Significance. If the performance claims hold under rigorous cross-subject and cross-hardware evaluation, this work could provide an efficient alternative to diffusion models for data augmentation in myoelectric control, addressing data scarcity and subject variability issues. The open-sourcing of code is a positive aspect.

major comments (2)

[Evaluation Protocol] Evaluation Protocol section: The TSTR protocol is described at a high level without specifying whether splits are leave-one-subject-out, intra-subject, or include explicit hardware/sensor variations. This detail is load-bearing for the central claim of 'stronger standalone utility' and robustness, given that sEMG signals vary strongly across subjects and hardware.
[Abstract and §4] Abstract and §4 (Results): The abstract and high-level evaluation summary report outperformance without quantitative metrics, error bars, or architecture/training details in the provided overview; while tables likely exist in the full text, the lack of these in the summary presentation weakens immediate assessment of the magnitude of gains over diffusion baselines.

minor comments (2)

[Throughout] Ensure all acronyms (sEMG, FM, TSTR) are defined on first use and used consistently.
[Figures] Figure captions should explicitly describe what each panel shows (e.g., real vs. synthetic waveforms) for clarity in qualitative comparisons.
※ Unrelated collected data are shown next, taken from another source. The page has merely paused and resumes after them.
**src/rtl/ser4_mux_sequencer_if.sv**
```systemverilog
// ----------------------------------------------------------------------------
// ser4_mux_sequencer_if
//   Bundles the word-input handshake, the four lanes and the serial slot
//   output of ser4_mux_sequencer.
//
//   Parameter
//     DATA_W   width of each lane I0..I3 and of O
//
//   Signals
//     I_VALID  upstream word valid
//     I_READY  sequencer can accept a word
//     I0..I3   lane data, sampled only on the input handshake
//     O        selected lane hold[S]
//     O_VALID  O is a valid slot
//     O_READY  downstream accepts the current slot
//     S        current select {S1,S0} (00->I0 .. 11->I3)
//     O_LAST   high on slot 3 of a word
//
//   Modports
//     master   word producer / slot consumer side
//     slave    the sequencer itself
// ----------------------------------------------------------------------------
interface ser4_mux_sequencer_if #(
    parameter int DATA_W = 1
) ();
    logic              I_VALID;
    logic              I_READY;
    logic [DATA_W-1:0] I0;
    logic [DATA_W-1:0] I1;
    logic [DATA_W-1:0] I2;
    logic [DATA_W-1:0] I3;
    logic [DATA_W-1:0] O;
    logic              O_VALID;
    logic              O_READY;
    logic [1:0]        S;
    logic              O_LAST;

    modport master (
        output I_VALID, I0, I1, I2, I3, O_READY,
        input  I_READY, O, O_VALID, S, O_LAST
    );

    modport slave (
        input  I_VALID, I0, I1, I2, I3, O_READY,
        output I_READY, O, O_VALID, S, O_LAST
    );
endinterface

```
**src/rtl/ser4_mux_sequencer.sv**
```systemverilog
// ----------------------------------------------------------------------------
// ser4_mux_sequencer
//   4:1 parallel-to-serial sequencer feeding a MUX4 select path. A 4-lane
//   word is captured on the input handshake and then presented one lane per
//   accepted output slot, with S carrying the matching MUX4 select.
//
//   Parameter
//     DATA_W   width of each lane and of O (default 1)
//
//   Ports
//     CLK      single clock, rising edge
//     CLEAR    asynchronous, active-high reset
//     bus      ser4_mux_sequencer_if.slave (I_VALID/I_READY, I0..I3,
//              O/O_VALID/O_READY, S, O_LAST)
//
//   Build option
//     SER4_MUX_SEQUENCER_PRELOAD_EN  when defined, a new word may be loaded
//     on the same edge as the last-slot transfer, giving gapless words.
//     When undefined, a word is only accepted in IDLE, so every word is
//     followed by at least one idle cycle.
// ----------------------------------------------------------------------------
module ser4_mux_sequencer #(
    parameter int DATA_W = 1
) (
    input logic                 CLK,
    input logic                 CLEAR,
    ser4_mux_sequencer_if.slave bus
);

    typedef enum logic {
        IDLE  = 1'b0,
        SHIFT = 1'b1
    } state_t;

    state_t            state;
    logic [1:0]        cnt;
    logic [DATA_W-1:0] hold [4];

    logic in_hs;
    logic slot_xfer;
    logic last_xfer;

    assign slot_xfer = (state == SHIFT) && bus.O_READY;
    assign last_xfer = slot_xfer && (cnt == 2'd3);

`ifdef SER4_MUX_SEQUENCER_PRELOAD_EN
    // Ready on the last-slot transfer lets the next word replace the
    // current one without dropping O_VALID.
    assign bus.I_READY = (state == IDLE) || last_xfer;
`else
    assign bus.I_READY = (state == IDLE);
`endif

    assign in_hs = bus.I_VALID && bus.I_READY;

    always_ff @(posedge CLK or posedge CLEAR) begin
        if (CLEAR) begin
            state   <= IDLE;
            cnt     <= 2'd0;
            hold[0] <= '0;
            hold[1] <= '0;
            hold[2] <= '0;
            hold[3] <= '0;
        end else begin
            if (in_hs) begin
                // Also covers the preload case: the load wins over the
                // last-slot return to IDLE.
                hold[0] <= bus.I0;
                hold[1] <= bus.I1;
                hold[2] <= bus.I2;
                hold[3] <= bus.I3;
                cnt     <= 2'd0;
                state   <= SHIFT;
            end else if (slot_xfer) begin
                if (cnt == 2'd3) begin
                    cnt   <= 2'd0;
                    state <= IDLE;
                end else begin
                    cnt <= cnt + 2'd1;
                end
            end
        end
    end

    // Outputs are decoded straight from the registers.
    assign bus.S       = cnt;
    assign bus.O       = hold[cnt];
    assign bus.O_VALID = (state == SHIFT);
    assign bus.O_LAST  = (state == SHIFT) && (cnt == 2'd3);

endmodule
```
**src/flat_wrapper.sv**
```systemverilog
// flat-port wrapper written by rule: the top's interface ports become plain ports
module ser4_mux_sequencer_flat 
#(
    parameter int DATA_W = 1
)
  (CLK, CLEAR, bus_I_VALID, bus_I0, bus_I1, bus_I2, bus_I3, bus_O_READY, bus_I_READY, bus_O, bus_O_VALID, bus_S, bus_O_LAST);
  ser4_mux_sequencer_if #(.DATA_W(DATA_W)) bus_i ();
  input logic CLK;
  input logic CLEAR;
  input wire logic [$bits(bus_i.I_VALID)-1:0] bus_I_VALID;
  input wire logic [$bits(bus_i.I0)-1:0] bus_I0;
  input wire logic [$bits(bus_i.I1)-1:0] bus_I1;
  input wire logic [$bits(bus_i.I2)-1:0] bus_I2;
  input wire logic [$bits(bus_i.I3)-1:0] bus_I3;
  input wire logic [$bits(bus_i.O_READY)-1:0] bus_O_READY;
  output wire logic [$bits(bus_i.I_READY)-1:0] bus_I_READY;
  output wire logic [$bits(bus_i.O)-1:0] bus_O;
  output wire logic [$bits(bus_i.O_VALID)-1:0] bus_O_VALID;
  output wire logic [$bits(bus_i.S)-1:0] bus_S;
  output wire logic [$bits(bus_i.O_LAST)-1:0] bus_O_LAST;
  assign bus_i.I_VALID = bus_I_VALID;
  assign bus_i.I0 = bus_I0;
  assign bus_i.I1 = bus_I1;
  assign bus_i.I2 = bus_I2;
  assign bus_i.I3 = bus_I3;
  assign bus_i.O_READY = bus_O_READY;
  assign bus_I_READY = bus_i.I_READY;
  assign bus_O = bus_i.O;
  assign bus_O_VALID = bus_i.O_VALID;
  assign bus_S = bus_i.S;
  assign bus_O_LAST = bus_i.O_LAST;
  ser4_mux_sequencer #(.DATA_W(DATA_W)) u_core (.CLK(CLK), .CLEAR(CLEAR), .bus(bus_i));
endmodule
```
Simulated Author's Rebuttal

2 responses · 0 unresolved

We thank the referee for their constructive feedback on our manuscript. We address each major comment below, providing clarifications and committing to revisions that strengthen the presentation of our evaluation protocol and results without altering the core claims.

read point-by-point responses

Referee: [Evaluation Protocol] Evaluation Protocol section: The TSTR protocol is described at a high level without specifying whether splits are leave-one-subject-out, intra-subject, or include explicit hardware/sensor variations. This detail is load-bearing for the central claim of 'stronger standalone utility' and robustness, given that sEMG signals vary strongly across subjects and hardware.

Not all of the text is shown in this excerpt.